= Data shown =
--- src/rtl/alu_pkg.sv ---
`default_nettype none
// ---------------------------------------------------------------------------
// alu_pkg : opcodes shared with the Alu and the sequencer state encoding
// Revision: 1.0
// ---------------------------------------------------------------------------
package alu_pkg;

  localparam logic [5:0] OP_ADD = 6'b100000;
  localparam logic [5:0] OP_SUB = 6'b100010;
  localparam logic [5:0] OP_AND = 6'b100100;
  localparam logic [5:0] OP_OR  = 6'b100101;
  localparam logic [5:0] OP_XOR = 6'b100110;
  localparam logic [5:0] OP_SRA = 6'b000011;
  localparam logic [5:0] OP_SRL = 6'b000010;
  localparam logic [5:0] OP_NOR = 6'b100111;

  localparam int STATE_W = 3;

  typedef enum logic [STATE_W-1:0] {
    S_A       = 3'd0,
    S_B       = 3'd1,
    S_OP      = 3'd2,
    S_CALC    = 3'd3,
    S_SEND    = 3'd4,
    S_WAIT_TX = 3'd5
  } state_t;

  function automatic logic is_busy_state(input state_t s);
    return (s == S_CALC) || (s == S_SEND) || (s == S_WAIT_TX);
  endfunction

  // States in which a partially received frame is subject to the idle timeout
  function automatic logic is_frame_state(input state_t s);
    return (s == S_B) || (s == S_OP);
  endfunction

endpackage
`default_nettype wire

--- src/rtl/frame_timeout_counter.sv ---
`default_nettype none
// ---------------------------------------------------------------------------
// frame_timeout_counter : counts enabled idle cycles, flags the last one
// Revision: 1.0
// ---------------------------------------------------------------------------
module frame_timeout_counter #(
  parameter int TIMEOUT_CYCLES = 1000000
) (
  input  logic clock,
  input  logic reset,
  input  logic enable,
  input  logic clear,
  output logic expired
);

  localparam int CNT_W = (TIMEOUT_CYCLES > 1) ? $clog2(TIMEOUT_CYCLES) : 1;
  localparam logic [CNT_W-1:0] LAST = CNT_W'(TIMEOUT_CYCLES - 1);

  logic [CNT_W-1:0] count;

  assign expired = enable && (count == LAST);

  // clear has priority so a byte arriving on the expiry cycle restarts the count
  always_ff @(posedge clock or posedge reset) begin
    if (reset) begin
      count <= '0;
    end else if (clear || expired) begin
      count <= '0;
    end else if (enable) begin
      count <= count + CNT_W'(1);
    end
  end

endmodule
`default_nettype wire

--- src/rtl/alu_uart_interface.sv ---
`default_nettype none
// ---------------------------------------------------------------------------
// alu_uart_interface : gathers A/B/opcode bytes from the UART receiver,
// drives the Alu and returns its result to the UART transmitter
// Revision: 1.0
// ---------------------------------------------------------------------------
module alu_uart_interface #(
  parameter int N_BITS         = 8,
  parameter int N_OP           = 6,
  parameter int TIMEOUT_CYCLES = 1000000
) (
  input  logic              clock,
  input  logic              reset,
  input  logic [N_BITS-1:0] rx_data,
  input  logic              rx_done,
  input  logic              tx_done,
  input  logic [N_BITS-1:0] alu_result,
  output logic [N_BITS-1:0] A,
  output logic [N_BITS-1:0] B,
  output logic [N_OP-1:0]   Op,
  output logic [N_BITS-1:0] tx_data,
  output logic              tx_start,
  output logic              busy,
  output logic              rx_overrun
);

  import alu_pkg::*;

  state_t state;
  state_t next_state;

  logic load_a;
  logic load_b;
  logic load_op;
  logic load_tx;
  logic byte_accept;
  logic overrun_set;
  logic timeout_enable;
  logic timeout_clear;
  logic timeout_expired;

  assign busy           = is_busy_state(state);
  assign byte_accept    = rx_done && !busy;
  assign overrun_set    = rx_done && busy;
  assign timeout_enable = is_frame_state(state);
  assign timeout_clear  = byte_accept || !timeout_enable;

  frame_timeout_counter #(
    .TIMEOUT_CYCLES(TIMEOUT_CYCLES)
  ) u_timeout (
    .clock  (clock),
    .reset  (reset),
    .enable (timeout_enable),
    .clear  (timeout_clear),
    .expired(timeout_expired)
  );

  always_ff @(posedge clock or posedge reset) begin
    if (reset) begin
      state <= S_A;
    end else begin
      state <= next_state;
    end
  end

  always_comb begin
    next_state = state;
    load_a     = 1'b0;
    load_b     = 1'b0;
    load_op    = 1'b0;
    load_tx    = 1'b0;
    case (state)
      S_A: begin
        if (rx_done) begin
          load_a     = 1'b1;
          next_state = S_B;
        end
      end
      S_B: begin
        if (rx_done) begin
          load_b     = 1'b1;
          next_state = S_OP;
        end else if (timeout_expired) begin
          next_state = S_A;
        end
      end
      S_OP: begin
        if (rx_done) begin
          load_op    = 1'b1;
          next_state = S_CALC;
        end else if (timeout_expired) begin
          next_state = S_A;
        end
      end
      S_CALC: begin
        // Op was registered on the previous edge, so alu_result is already settled
        load_tx    = 1'b1;
        next_state = S_SEND;
      end
      S_SEND: begin
        next_state = S_WAIT_TX;
      end
      S_WAIT_TX: begin
        if (tx_done) begin
          next_state = S_A;
        end
      end
      default: begin
        next_state = S_A;
      end
    endcase
  end

  always_ff @(posedge clock or posedge reset) begin
    if (reset) begin
      A          <= '0;
      B          <= '0;
      Op         <= '0;
      tx_data    <= '0;
      tx_start   <= 1'b0;
      rx_overrun <= 1'b0;
    end else begin
      if (load_a) begin
        A <= rx_data;
      end
      if (load_b) begin
        B <= rx_data;
      end
      if (load_op) begin
        Op <= rx_data[N_OP-1:0];
      end
      if (load_tx) begin
        tx_data <= alu_result;
      end
      tx_start <= (state == S_SEND);
      if (overrun_set) begin
        rx_overrun <= 1'b1;
      end
    end
  end

  logic unused_accept;
  assign unused_accept = byte_accept;

endmodule
`default_nettype wire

= How to complete this task =
Each record above is to be printed again exactly as written.

= The completed task =
--- src/rtl/alu_pkg.sv ---
`default_nettype none
// ---------------------------------------------------------------------------
// alu_pkg : opcodes shared with the Alu and the sequencer state encoding
// Revision: 1.0
// ---------------------------------------------------------------------------
package alu_pkg;

  localparam logic [5:0] OP_ADD = 6'b100000;
  localparam logic [5:0] OP_SUB = 6'b100010;
  localparam logic [5:0] OP_AND = 6'b100100;
  localparam logic [5:0] OP_OR  = 6'b100101;
  localparam logic [5:0] OP_XOR = 6'b100110;
  localparam logic [5:0] OP_SRA = 6'b000011;
  localparam logic [5:0] OP_SRL = 6'b000010;
  localparam logic [5:0] OP_NOR = 6'b100111;

  localparam int STATE_W = 3;

  typedef enum logic [STATE_W-1:0] {
    S_A       = 3'd0,
    S_B       = 3'd1,
    S_OP      = 3'd2,
    S_CALC    = 3'd3,
    S_SEND    = 3'd4,
    S_WAIT_TX = 3'd5
  } state_t;

  function automatic logic is_busy_state(input state_t s);
    return (s == S_CALC) || (s == S_SEND) || (s == S_WAIT_TX);
  endfunction

  // States in which a partially received frame is subject to the idle timeout
  function automatic logic is_frame_state(input state_t s);
    return (s == S_B) || (s == S_OP);
  endfunction

endpackage
`default_nettype wire

--- src/rtl/frame_timeout_counter.sv ---
`default_nettype none
// ---------------------------------------------------------------------------
// frame_timeout_counter : counts enabled idle cycles, flags the last one
// Revision: 1.0
// ---------------------------------------------------------------------------
module frame_timeout_counter #(
  parameter int TIMEOUT_CYCLES = 1000000
) (
  input  logic clock,
  input  logic reset,
  input  logic enable,
  input  logic clear,
  output logic expired
);

  localparam int CNT_W = (TIMEOUT_CYCLES > 1) ? $clog2(TIMEOUT_CYCLES) : 1;
  localparam logic [CNT_W-1:0] LAST = CNT_W'(TIMEOUT_CYCLES - 1);

  logic [CNT_W-1:0] count;

  assign expired = enable && (count == LAST);

  // clear has priority so a byte arriving on the expiry cycle restarts the count
  always_ff @(posedge clock or posedge reset) begin
    if (reset) begin
      count <= '0;
    end else if (clear || expired) begin
      count <= '0;
    end else if (enable) begin
      count <= count + CNT_W'(1);
    end
  end

endmodule
`default_nettype wire

--- src/rtl/alu_uart_interface.sv ---
`default_nettype none
// ---------------------------------------------------------------------------
// alu_uart_interface : gathers A/B/opcode bytes from the UART receiver,
// drives the Alu and returns its result to the UART transmitter
// Revision: 1.0
// ---------------------------------------------------------------------------
module alu_uart_interface #(
  parameter int N_BITS         = 8,
  parameter int N_OP           = 6,
  parameter int TIMEOUT_CYCLES = 1000000
) (
  input  logic              clock,
  input  logic              reset,
  input  logic [N_BITS-1:0] rx_data,
  input  logic              rx_done,
  input  logic              tx_done,
  input  logic [N_BITS-1:0] alu_result,
  output logic [N_BITS-1:0] A,
  output logic [N_BITS-1:0] B,
  output logic [N_OP-1:0]   Op,
  output logic [N_BITS-1:0] tx_data,
  output logic              tx_start,
  output logic              busy,
  output logic              rx_overrun
);

  import alu_pkg::*;

  state_t state;
  state_t next_state;

  logic load_a;
  logic load_b;
  logic load_op;
  logic load_tx;
  logic byte_accept;
  logic overrun_set;
  logic timeout_enable;
  logic timeout_clear;
  logic timeout_expired;

  assign busy           = is_busy_state(state);
  assign byte_accept    = rx_done && !busy;
  assign overrun_set    = rx_done && busy;
  assign timeout_enable = is_frame_state(state);
  assign timeout_clear  = byte_accept || !timeout_enable;

  frame_timeout_counter #(
    .TIMEOUT_CYCLES(TIMEOUT_CYCLES)
  ) u_timeout (
    .clock  (clock),
    .reset  (reset),
    .enable (timeout_enable),
    .clear  (timeout_clear),
    .expired(timeout_expired)
  );

  always_ff @(posedge clock or posedge reset) begin
    if (reset) begin
      state <= S_A;
    end else begin
      state <= next_state;
    end
  end

  always_comb begin
    next_state = state;
    load_a     = 1'b0;
    load_b     = 1'b0;
    load_op    = 1'b0;
    load_tx    = 1'b0;
    case (state)
      S_A: begin
        if (rx_done) begin
          load_a     = 1'b1;
          next_state = S_B;
        end
      end
      S_B: begin
        if (rx_done) begin
          load_b     = 1'b1;
          next_state = S_OP;
        end else if (timeout_expired) begin
          next_state = S_A;
        end
      end
      S_OP: begin
        if (rx_done) begin
          load_op    = 1'b1;
          next_state = S_CALC;
        end else if (timeout_expired) begin
          next_state = S_A;
        end
      end
      S_CALC: begin
        // Op was registered on the previous edge, so alu_result is already settled
        load_tx    = 1'b1;
        next_state = S_SEND;
      end
      S_SEND: begin
        next_state = S_WAIT_TX;
      end
      S_WAIT_TX: begin
        if (tx_done) begin
          next_state = S_A;
        end
      end
      default: begin
        next_state = S_A;
      end
    endcase
  end

  always_ff @(posedge clock or posedge reset) begin
    if (reset) begin
      A          <= '0;
      B          <= '0;
      Op         <= '0;
      tx_data    <= '0;
      tx_start   <= 1'b0;
      rx_overrun <= 1'b0;
    end else begin
      if (load_a) begin
        A <= rx_data;
      end
      if (load_b) begin
        B <= rx_data;
      end
      if (load_op) begin
        Op <= rx_data[N_OP-1:0];
      end
      if (load_tx) begin
        tx_data <= alu_result;
      end
      tx_start <= (state == S_SEND);
      if (overrun_set) begin
        rx_overrun <= 1'b1;
      end
    end
  end

  logic unused_accept;
  assign unused_accept = byte_accept;

endmodule
`default_nettype wire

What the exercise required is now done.